Trump still sounds as if his concept of conservatism came from overhearing a coworker two cubicles down listening to Michael Savage. He acts like what he thinks you think he should act like. That makes him fearless, according to total alpha males adulating a mouthy twerp. Trying to suck up to whatever audience is in front of him brings to mind his business titan role play. In or out of office, the purported executive feels compelled to claim he’s a trade’s sole winner. Humiliating the partner is surely a sign of class.
Thriving means others noticing. Ostentatious wealth displays totally aren’t overcompensating for insecurity. The need for shiny buildings was an obvious personality trait during Ronald Reagan’s first term. It’s finally too late to learn.
The choice still isn’t binary. Noting Trump was as bad for the country as his party does not mean trying to find virtue in Joe freaking Biden. The tabulation’s result was doomed to be horrific either way enough to ideally encourage everyone to never participate. Linking voting to existence is surely a healthy way to approach politics.
You don’t need to wear the jersey of one team or another. The Cowboys and Patriots meeting in the Super Bowl is as unlikely as a second Trump term. But we endured the horrifying cheering-free political equivalent during this rather painful campaign in the worst of years. An unwillingness to criticize one’s hero is where Sean Hannity and Joy Reid share common ground.
Pouring liquor over Honeycomb only delays the inevitable. Republicans were either facing a hangover from Trump Vodka now or in four years, so it’s best to cope with a bleary headache now. Consider it like coping with unfathomable debt.
Frightening spending that would mortify a Democrat doesn’t have to continue being the Republican position. Claiming Joe Biden would endanger Social Security was a relief for conservatives tempted to support the Republican. Math and reality are doing that job. You’d think the greatest businessman ever would recognize a bad deal.
Like the hideous tasteless trend of serving plants compressed to look like a turkey on Thanksgiving, novelty is not necessarily a virtue. Bitching at the press is only fun if you actually make a case. The outgoing president could’ve explained why they’re biased lazy hacks. But it’s easier to call them a name, which defined his career. Never have two mutually unlikable parties tried to diligently to make each other sympathetic. Iran and Iraq were pikers.

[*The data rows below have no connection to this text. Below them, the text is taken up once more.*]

What follows belongs to an exercise in optimizing a design on an open flow for small area and a short achievable clock period; a production flow would make more cautious choices. Where RTL was checked, it was by simulation tests only, not by an equivalence proof against the original. Only the layout flow was run in runs 3 and 4; the RTL was not checked for function there. No activity file was given, so power comes from the tool's default toggle rates.

==> flow/config.mk <==
export PLATFORM = sky130hd
export DESIGN_NAME = albert_periph
export DESIGN_NICKNAME = albert_periph
export VERILOG_FILES = /design/flow/design.v
export SDC_FILE = /design/flow/constraint.sdc
export NUM_CORES = 4
export LEC_CHECK = 0
export ABC_AREA = 1
export CAP_MARGIN = 20
export CORE_MARGIN = 2
export CORE_UTILIZATION = 40
export SETUP_SLACK_MARGIN = 4.5
export SLEW_MARGIN = 20
==> flow/constraint.sdc <==
create_clock -name core_clock -period 10.0 [get_ports {clk}]
set_input_delay 2.0000 -clock core_clock [delete_from_list [all_inputs] [get_ports {clk}]]
set_output_delay 2.0000 -clock core_clock [all_outputs]
set_load 0.01 [all_outputs]
==> flow/design.v <==
module albert_fifo #(
    parameter CAP = 16,
    parameter CW  = 5
) (
    input               clk,
    input               rst,
    input               clear,
    input               push,
    input      [7:0]    din,
    input               pop,
    output     [7:0]    head,        
    output reg [CW-1:0] count
);
    reg [7:0] mem [0:CAP-1];
    integer i;
    always @(posedge clk) begin
        if (push) begin
            mem[0] <= din;
            for (i = 1; i < CAP; i = i + 1)
                mem[i] <= mem[i-1];
        end
    end
    wire [CW-1:0] idx = count - 1'b1;
    assign head = mem[idx];
    always @(posedge clk) begin
        if (rst || clear)
            count <= {CW{1'b0}};
        else if (push && !pop)
            count <= count + 1'b1;
        else if (pop && !push)
            count <= count - 1'b1;
    end
endmodule
module albert_serial (
    input             clk,
    input             rst,
    input             soft_rst,
    input             host_valid,
    input      [7:0]  host_data,
    output            host_ready,
    output reg        tx_valid,
    output reg [7:0]  tx_data,
    output reg        rx_overrun,
    input      [3:0]  sub,
    input             data_rd,       
    input             data_wr,       
    input      [7:0]  wdata,
    output reg [7:0]  rdata,         
    output            rd_empty,      
    output            wr_full,       
    output            rx_half_full,
    output            rx_quarter_full
);
    localparam N_RX = 1200;
    localparam N_TX = 1200;
    wire tick = !soft_rst;
    wire [3:0] ig_count;
    wire [7:0] ig_mem_head;
    wire       ig_full  = (ig_count == 4'd10);
    wire       ig_empty = (ig_count == 4'd0);
    wire       ig_push  = host_valid && !ig_full;
    wire       ig_pop;
    wire [7:0] ig_head  = ig_empty ? host_data : ig_mem_head;
    assign host_ready = !rst && !ig_full;
    albert_fifo #(.CAP(10), .CW(4)) u_ingress (
        .clk(clk), .rst(rst), .clear(1'b0),
        .push(ig_push), .din(host_data),
        .pop(ig_pop), .head(ig_mem_head), .count(ig_count)
    );
    reg  [10:0] rx_wait;
    wire        rx_due = (rx_wait == N_RX - 1);
    assign ig_pop = tick && rx_due && (!ig_empty || host_valid);
    wire [4:0] rx_count;
    wire [7:0] rx_mem_head;
    wire       rx_full  = (rx_count == 5'd16);
    wire       rx_push  = ig_pop && !rx_full;
    wire [4:0] rx_mid   = rx_count + rx_push;
    wire       rx_mid_empty = (rx_count == 5'd0) && !rx_push;
    wire       rx_pop   = data_rd && !rx_mid_empty;
    wire [7:0] rx_out   = (rx_count == 5'd0) ? ig_head : rx_mem_head;
    always @(posedge clk) begin
        if (rst) begin
            rx_wait    <= 11'd0;
            rx_overrun <= 1'b0;
        end else begin
            rx_overrun <= ig_pop && rx_full;
            if (tick)
                rx_wait <= ig_pop ? 11'd0 : (rx_due ? rx_wait : rx_wait + 1'b1);
        end
    end
    albert_fifo #(.CAP(16), .CW(5)) u_rx (
        .clk(clk), .rst(rst), .clear(soft_rst),
        .push(rx_push), .din(ig_head),
        .pop(rx_pop), .head(rx_mem_head), .count(rx_count)
    );
    reg         transmitting;
    reg  [10:0] tx_countdown;
    wire [4:0]  tx_count;
    wire [7:0]  tx_head;
    wire        tx_last = (tx_countdown == 11'd1);
    wire        tx_pop  = tick && !transmitting && (tx_count != 5'd0);
    wire [4:0]  tx_mid  = tx_count - tx_pop;
    wire        tx_mid_full = (tx_count == 5'd16) && !tx_pop;
    wire        tx_push = data_wr && !tx_mid_full;
    always @(posedge clk) begin
        if (rst) begin
            transmitting <= 1'b0;
            tx_valid     <= 1'b0;
        end else begin
            tx_valid <= tick && transmitting && tx_last;
            if (soft_rst)
                transmitting <= 1'b0;
            else if (transmitting)
                transmitting <= !tx_last;
            else if (tx_count != 5'd0)
                transmitting <= 1'b1;
        end
    end
    always @(posedge clk) begin
        if (transmitting)
            tx_countdown <= tx_countdown - 1'b1;
        else
            tx_countdown <= N_TX;
        if (tx_pop)
            tx_data <= tx_head;
    end
    albert_fifo #(.CAP(16), .CW(5)) u_tx (
        .clk(clk), .rst(rst), .clear(soft_rst),
        .push(tx_push), .din(wdata),
        .pop(tx_pop), .head(tx_head), .count(tx_count)
    );
    assign rd_empty = rx_mid_empty;
    assign wr_full  = tx_mid_full;
    assign rx_half_full    = (rx_mid >= 5'd8);
    assign rx_quarter_full = (rx_mid >= 5'd4);
    always @(*) begin
        case (sub)
            4'h0:    rdata = rx_mid_empty ? 8'h00 : rx_out;
            4'h1:    rdata = {6'd0, !rx_mid_empty, !tx_mid_full};
            4'h2:    rdata = {7'd0, tx_mid == 5'd0};
            4'h3:    rdata = {7'd0, tx_mid < 5'd8};
            4'h4:    rdata = {7'd0, tx_mid_full};
            4'h5:    rdata = {7'd0, tx_mid_full};
            4'h6:    rdata = {7'd0, rx_mid_empty};
            4'h7:    rdata = {7'd0, rx_half_full};
            4'h8:    rdata = {7'd0, rx_quarter_full};
            4'h9:    rdata = {7'd0, rx_mid == 5'd16};
            4'hE:    rdata = {3'd0, rx_mid};
            4'hF:    rdata = {3'd0, tx_mid};
            default: rdata = 8'h00;
        endcase
    end
endmodule
module albert_counter (
    input             clk,
    input             rst,
    input             tick,
    output     [15:0] value_now,    
    output            is_zero       
);
    reg [2:0]  pre;
    reg [15:0] value;
    wire        step       = tick && (pre == 3'd7);
    wire [15:0] value_inc  = value + 1'b1;
    assign value_now = step ? value_inc : value;
    assign is_zero   = (value_now == 16'h0000);
    always @(posedge clk) begin
        if (rst) begin
            pre   <= 3'd0;
            value <= 16'h0000;
        end else if (tick) begin
            pre   <= pre + 1'b1;
            value <= value_now;
        end
    end
endmodule
module albert_ic (
    input             clk,
    input             rst,
    input             tick,
    input      [15:0] src,           
    input             wr_mask,
    input             wr_clear,
    input      [15:0] wdata,
    output     [15:0] status_now,    
    output reg [15:0] mask,
    output            irq
);
    reg [15:0] status;
    assign status_now = tick ? (status | (mask & src)) : status;
    assign irq        = (status != 16'h0000);
    always @(posedge clk) begin
        if (rst) begin
            status <= 16'h0000;
            mask   <= 16'h0000;
        end else begin
            status <= wr_clear ? (status_now & ~wdata) : status_now;
            if (wr_mask)
                mask <= wdata;
        end
    end
endmodule
module albert_periph (
    input             clk,
    input             rst,
    input             soft_rst,
    input             bus_req,
    input             bus_we,
    input      [19:0] bus_addr,
    input      [15:0] bus_wdata,
    output reg [15:0] bus_rdata,
    output reg        bus_fault,
    output reg        bus_warn,
    input      [2:0]  host_valid,
    input      [23:0] host_data,
    output     [2:0]  host_ready,
    output     [2:0]  tx_valid,
    output     [23:0] tx_data,
    output     [2:0]  rx_overrun,
    input      [7:0]  ext_src,
    output            irq
);
    wire tick = !soft_rst;
    wire [3:0] slot = bus_addr[7:4];
    wire [3:0] sub  = bus_addr[3:0];
    wire       mmio = bus_req && !soft_rst && (bus_addr[19:8] == 12'h0F0) && (slot <= 4'd13);
    wire       sel_ic  = mmio && (slot == 4'd1);
    wire       sel_cnt = mmio && (slot == 4'd4);
    wire       sel_unm = mmio && (slot >= 4'd5);
    wire [2:0] sel_ser = {mmio && (slot == 4'd3), mmio && (slot == 4'd2), mmio && (slot == 4'd0)};
    wire [15:0] cnt_value;
    wire        cnt_zero;
    albert_counter u_cnt (
        .clk(clk), .rst(rst), .tick(tick),
        .value_now(cnt_value), .is_zero(cnt_zero)
    );
    wire [7:0] ser_rdata [0:2];
    wire [2:0] ser_rd_empty, ser_wr_full, ser_half, ser_quarter;
    genvar g;
    generate
        for (g = 0; g < 3; g = g + 1) begin : ser
            albert_serial u_ser (
                .clk(clk), .rst(rst), .soft_rst(soft_rst),
                .host_valid(host_valid[g]), .host_data(host_data[8*g +: 8]),
                .host_ready(host_ready[g]),
                .tx_valid(tx_valid[g]), .tx_data(tx_data[8*g +: 8]),
                .rx_overrun(rx_overrun[g]),
                .sub(sub),
                .data_rd(sel_ser[g] && !bus_we && (sub == 4'h0)),
                .data_wr(sel_ser[g] && bus_we && (sub == 4'h0)),
                .wdata(bus_wdata[7:0]),
                .rdata(ser_rdata[g]),
                .rd_empty(ser_rd_empty[g]), .wr_full(ser_wr_full[g]),
                .rx_half_full(ser_half[g]), .rx_quarter_full(ser_quarter[g])
            );
        end
    endgenerate
    wire [15:0] ic_src = {ext_src,
                          ser_quarter[2], ser_half[2],
                          ser_quarter[1], ser_half[1],
                          ser_quarter[0], ser_half[0],
                          cnt_zero, 1'b0};
    wire [15:0] ic_status, ic_mask;
    albert_ic u_ic (
        .clk(clk), .rst(rst), .tick(tick), .src(ic_src),
        .wr_mask(sel_ic && bus_we && (sub == 4'h1)),
        .wr_clear(sel_ic && bus_we && (sub == 4'h2)),
        .wdata(bus_wdata),
        .status_now(ic_status), .mask(ic_mask), .irq(irq)
    );
    reg [15:0] rdata;
    always @(*) begin
        case (slot[2:0])
            3'd0:    rdata = {8'h00, ser_rdata[0]};
            3'd1:    rdata = sub[0] ? ic_mask : ic_status;
            3'd2:    rdata = {8'h00, ser_rdata[1]};
            3'd3:    rdata = {8'h00, ser_rdata[2]};
            default: rdata = cnt_value;
        endcase
    end
    wire fault = sel_unm || (sel_cnt && bus_we) || (sel_ic && bus_we && (sub > 4'h2));
    wire warn  = |(sel_ser & (bus_we ? ((sub != 4'h0) ? 3'b111 : ser_wr_full)
                                     : ((sub == 4'h0) ? ser_rd_empty : 3'b000)));
    always @(posedge clk) begin
        bus_rdata <= rdata;
        if (rst) begin
            bus_fault <= 1'b0;
            bus_warn  <= 1'b0;
        end else begin
            bus_fault <= fault;
            bus_warn  <= warn;
        end
    end
endmodule
==> flow/run.sh <==
#!/bin/bash
# synth_recipe.tcl (not shown) runs the flow's synth.tcl, then flattens the netlist and writes it again
# the make line also repeats each setting of config.mk as NAME=value (left out here)
make -C /OpenROAD-flow-scripts/flow DESIGN_CONFIG=/design/flow/config.mk WORK_HOME=/design/flow/orfs CLKGATE_MAP_FILE= SYNTH_SCRIPT=/design/flow/synth_recipe.tcl finish
==> flow_metrics.py, run 1 <==
metrics = {
    "status": {
        "outcome": "timing/DRC/antenna clean",
    },
    "synthesis": {
        "synthXorXnorAreaFrac_pct": 1.26,
        "synthArstFlopShare_pct": 0,
        "yosysTopAreaCellShare_pct": 60.2,
        "synth_edf_count": 1032,
        "synthSimpleGateAreaFrac_pct": 20.0,
        "synth_compound_area_share_pct": 5.35,
        "netlist_instances": 4714,
        "synth_area_um2": 51400,
        "synthFlopType": "edfxtp_1",
        "yosysTopAreaCell": "edfxtp_1",
        "synthTopCellsByArea": "edfxtp_1, nand2_1, dfxtp_1",
        "yosysWarnings": 8,
        "synth.net_count": 4877,
        "synthMuxAreaShare_pct": 0.0195,
        "ys_ff_latch": 1218,
        "synth_cell_type_count": 67,
        "synth-seq-area-share_pct": 67.5,
        "synth_fa_ha_area_share_pct": 2.12,
        "netlist_top_cells_count": "nand2_1, edfxtp_1, nor2_1, inv_1, nand3_1",
        "yosys.cell_count.top_type": "nand2_1",
        "syn_area_per_cell_um2": 10.9,
        "synth_top_family_by_area": "simple AND/OR/NAND/NOR gates",
    },
    "worst_hold_path": {
        "min_from": "ser[2].u_ser.u_ingress.mem[0][5]$_DFFE_PP_",
        "hold_depth": 0,
        "hp-class": "reg2reg",
    },
    "setup_path": {
        "crit_type": "in2out",
        "crit_family": "buffers and inverters",
        "reg2reg_depth": 23,
        "cp_cell_sequence": "buf_2 -> nor2_1 -> clkdlybuf4s50_1",
        "required_ns": 8.00,
        "cp_slowest_stage_delay_ns": 0.51,
        "worstPathArrival_ns": 3.19,
        "crit_path_end_kind": "primary output",
        "cp_max_fo": 22,
        "crit_start": "rst",
        "cp.depth": 3,
        "worstSetupStartpointType": "input port",
        "r2r-start": "ser[2].u_ser.u_ingress.count[1]$_SDFFE_PP0P_",
        "slowest_stage": "clkdlybuf4s50_1",
        "path_buf_inv": 2,
    },
    "detailed_routing": {
        "drtPass1Iterations": 6,
        "vias": 34500,
        "postRouteWirelength_um": 124000,
        "drc_errors": 0,
        "wl_per_cell_um": 18.5,
        "routed_via_density": 5.15,
        "drtIter0Drc": 3192,
        "ant_nets": 0,
    },
    "grt": {
        "grt_first_pass_wirelength_um": 193000,
        "grt.total_usage_pct": 18.7,
        "antenna_found_initial": 11,
        "grt_pass1_vias": 33100,
        "grt_max_degree": 85,
        "grt_overflow": 0,
    },
    "die": {
        "die_w_um": 363,
        "die-area_um2": 131000,
        "core_um2": 128000,
        "fp.dieH_um": 363,
        "start_util_pct": 40.3,
        "rows": 131,
        "io_pins": 128,
    },
    "timing": {
        "worst_pin_slew_ns": 1.19,
        "fmaxAchievable_mhz": 193,
        "fin_crit_sh_pct": 51.9,
        "rsz0062_at_grt": "false",
        "post-route-min-period_ns": 5.19,
        "hold_viol": 0,
        "slew_headroom_pct": 20.0,
        "setup_violations": 0,
        "fin_skew_ns": 0.0237,
        "whs_ns": 0.428,
        "slew_viol_final": 0,
        "setup-tns-final_ns": 0,
    },
    "placed_design": {
        "port_buffers": 127,
        "place_congestion": 0.879,
        "dpl.hpwl_um": 84600,
    },
    "clock_tree": {
        "clock_path_buffers": 3,
        "clk_latency_ns": 0.77,
        "htree_levels": 4,
        "cts_tree": "built",
        "clk_pin_slew_worst_paths_ns": 0.06,
        "cts-root-buf": "clkbuf_16",
        "numCtsBuffers": 134,
        "cts_hold_buf": 0,
        "cts_sinks": 1218,
        "cts_setup_buffers": 0,
    },
    "power_and_ir_drop": {
        "power_density_nw_per_um2": 185,
        "leakagePower_nw": 21.8,
        "ir_worst_vdd_v": 0.000143,
    },
    "layout": {
        "finalNetCount": 5096,
        "areaGrowthSynthToFinish_pct": 14.9,
        "fillers": 11600,
        "layout-drive-gt1-share_pct": 7.38,
    },
    "job": {
        "drv_cap": 0,
    },
}
## through the flow
stage / instance area, um^2 / util [%] / total power, mW / cells / setup WS, ns
after CTS: 59100 / 46.3 / 11.0 / 6702 / 4.54
after floorplan: 51700 / - / 6.02 / 4714 / 2.80
final: 59100 / 46.3 / 10.9 / 6704 / 4.81
after global placement: 54800 / 43.0 / 6.22 / 6459 / 3.69
after detailed placement: 54800 / 43.0 / 6.23 / 6459 / 3.60
after global routing: 59100 / 46.3 / 11.3 / 6702 / 4.55
## cells by family after synthesis
group                      after synthesis
AOI/OAI and AO/OA                      460
adders and majority gates               87
and+or+nand+nor                       2404
xor gates and xnor gates                61
buffers and inverters                  483
DFF                                   1218
muxes                                    1
## worst paths after layout
check | to | slack [ns]
worst max-delay path | host_ready[0] | 4.81
worst min-delay path | ser[2].u_ser.u_ingress.mem[1][5]$_DFFE_PP_ | 0.43
worst max register to register | bus_rdata[0]$_DFF_P_ | 5.61
worst min register to register | ser[2].u_ser.u_ingress.mem[1][5]$_DFFE_PP_ | 0.43
## per-layer routing
metal,GRT usage [%],vias up,routed length (um)
li1,-,16800,-
met4,5.64,8,2930
met1,26.8,16500,57800
met3,3.82,203,7870
met5,0,-,55
met2,28.6,1021,55100
## where the power goes
part | internal, mW | leakage, nW | switching [mW]
clock network | 2.74 | 2.08 | 2.06
logic | 0.157 | 8.72 | 0.367
registers | 5.55 | 11.0 | 0.0483
total | 8.44 | 21.8 | 2.48
## area by class of cell
class	instances	area [um^2]	share of cell area (%)
Antenna cell	2	5.00	0.00847
Inverter	415	1590	2.69
Tap cell	1662	2080	3.52
Sequential cell	1218	34700	58.7
Multi-Input combinational cell	3013	15000	25.4
Clock buffer	180	3630	6.14
Clock inverter	63	612	1.04
Timing Repair Buffer	151	1460	2.47
## state kept, by name, summed over array words and instances, names as in the netlist, 16 cells and up
name and count:
bus_rdata 16, ser.u_ser.rx_wait 33, ser.u_ser.tx_countdown 33, ser.u_ser.tx_data 24, ser.u_ser.u_ingress.mem 240, ser.u_ser.u_rx.mem 384, ser.u_ser.u_tx.mem 384, u_cnt.value 16
u_ic.mask 16, u_ic.status 16
## cells in the final DEF (no fill, tap or decap), types with 12 or more instances in the layout
cell type	n
nand2_1	1307
edfxtp_1	1032
nor2_1	466
inv_1	378
nand3_1	276
dfxtp_1	186
a21oi_1	141
clkbuf_16	135
o21ai_0	134
clkdlybuf4s50_1	126
nand4_1	124
ha_1	84
nor3_1	62
clkbuf_1	37
xor2_1	31
nand2_2	30
o22ai_1	28
nor4_1	25
clkinv_1	24
inv_2	24
a221oi_1	24
a211oi_1	23
nor2_4	23
clkinv_2	21
xnor2_1	20
buf_4	20
nor2_2	19
a22oi_1	19
o21ai_1	18
a31oi_1	17
and3_1	12
## timing repair
item | CTS | global route
gates resized for setup | 3 | 3
hold endpoints to repair | 0 | 0
endpoints found under the setup margin | 227 | 236
gates cloned | 0 | 0
==> inputs of run 2 (changes only) <==
--- a/flow/config.mk
+++ b/flow/config.mk
@@ -7,3 +7,2 @@
 export LEC_CHECK = 0
-export ABC_AREA = 1
 export CAP_MARGIN = 20
@@ -11,3 +10,2 @@
 export CORE_UTILIZATION = 40
-export SETUP_SLACK_MARGIN = 4.5
 export SLEW_MARGIN = 20
==> run 2 against run 1 <==
  * Maximum frequency shrank 6.3%
  * Critical path depth is 11 higher
  * Count of clock-buffer cells in the layout is 21 lower
  * Via count rose by 8.6%
  * Sequential power about the same
  * Final cell count down 8.2%
  * Clock power rose by 4.6%
  * Largest cell class unchanged
  * Highest routed layer unchanged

The most bogus business titan embodied the worst stereotypes about the job category. The sick idea you have to screw someone else over to succeed hopefully ends with the Trump presidency. A living cartoon character never figured out you can carve your own niche while making customers happy because he never sold a decent product.
Striving to crush others instead of satisfy purchasers is bad for business, government, and humanity. It’s the least shocking thing ever that a president who thinks saying so makes it so never bothered to engage in mutually beneficial trade. Leave discrepancies for the ad agency.
Hurt Trump’s ego one last time by noting what happens next is not about him. It’s not the ease of which the buffoonish character became his personality: the frightening part’s how many Gold Jonestown residents found him authentic. The most thorough phony imaginable faked leading, fighting, and achieving. Countless minions will deny affiliation as his legacy becomes clear in about five minutes, which totally seems like an outsider move.